Now let’s run the “improved” version:
SET STATISTICS io ON; SET STATISTICS time ON; DECLARE @OpenTask tinyint = 0; SELECT * FROM dbo.Task WHERE TaskStatus = @OpenTask;
Here’s the execution plan this time:
That doesn’t look so good. Let’s check the statistics:
Table ‘Task’. Scan count 1, logical reads 5341, physical reads 0, read-ahead reads 0, lob logical reads 0, lob physical reads 0, lob read-ahead reads 0.
CPU time = 109 ms, elapsed time = 96 ms.
Those figures tell us the query has got between 100 and 1,000 times worse. So much for the improved version.
So why is this happening?
The answer is simply that the optimizer doesn’t/can’t look at the values inside variables when a piece of SQL is compiled. Therefore it can’t use the statistics against the indexes on the table to get an accurate idea of how many rows to expect back in the results.
We can see that if we compare the properties of the Index Seek Operator from the first query:
Against the properties for the Index Scan Operator from the second query:
In the first one we can see that the Actual Number of Rows (at the top) exactly matches the Estimated Number of rows (at the bottom). SQL has been able to use the statistics on the index to get an accurate estimate.
In the second this is not the case. We have 500,000 rows estimate, but only 1 actual. This has led SQL down the route of choosing a plan that would have been more effective for 500,000 rows – but is much less effective for 1. In this case it didn’t know what value to optimize for. Lacking that information it used the density value in the statistics and multiplied that by the total number of rows to get the estimate. Or in other words, the statistics tell it that there are two distinct values (0 and 1) in the table. Not knowing which one has been supplied the optimizer figures than on average half the rows will be returned.
So what should do you to make your code clearer?
The simple answer is to use comments, the following is totally clear to its meaning, and will perform optimally:
SELECT * FROM dbo.Task WHERE TaskStatus = 0 -- Open Task;
But what about the maintainability issue, where you may have to refer to the same value multiple times in a given procedure?
Unfortunately you’re just going to have to put up with maintaining the value in multiple places, but in general within a well designed application these should be static values (and hopefully integers) so it shouldn’t be too big a deal.

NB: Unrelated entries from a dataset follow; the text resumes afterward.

===== config.mk =====
export PLATFORM = sky130hd
export DESIGN_NAME = imm_gen_pipe
export DESIGN_NICKNAME = d
export VERILOG_FILES = /design/src/rtl/rv32i_pkg.sv /design/src/rtl/imm_gen_pipe_extract.sv /design/src/rtl/imm_gen_pipe.sv
export SDC_FILE = /design/constraint.sdc
export NUM_CORES = 1
export LEC_CHECK = 0
export ABC_AREA = 1
export CELL_PAD_IN_SITES_DETAIL_PLACEMENT = 0
export CELL_PAD_IN_SITES_GLOBAL_PLACEMENT = 1
export CORE_ASPECT_RATIO = 1.75
export CORE_MARGIN = 10
export CORE_UTILIZATION = 39
export DETAILED_ROUTE_END_ITERATION = 8
export GPL_ROUTABILITY_DRIVEN = 0
export PLACE_DENSITY = 0.95
export RECOVER_POWER = 100
export SYNTH_ARGS = -nofsm -noshare
export SYNTH_HDL_FRONTEND = slang
export SYNTH_HIERARCHICAL = 1
export SYNTH_SLANG_ARGS = --single-unit
export TNS_END_PERCENT = 1

===== constraint.sdc =====
create_clock -name clk -period 4.6 [get_ports clk]
set_input_delay 1.38 -clock clk [delete_from_list [all_inputs] [get_ports clk]]
set_output_delay 1.38 -clock clk [all_outputs]
set_load 0.01 [all_outputs]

Note this is not the same for parameters passed to a stored procedure. In that case the queries inside the stored procedure will compile using the values passed the first time the procedure was executed – that can be really useful, but it can also cause its own set of issues to be aware of! Just remember parameters and variables – similar but not the same!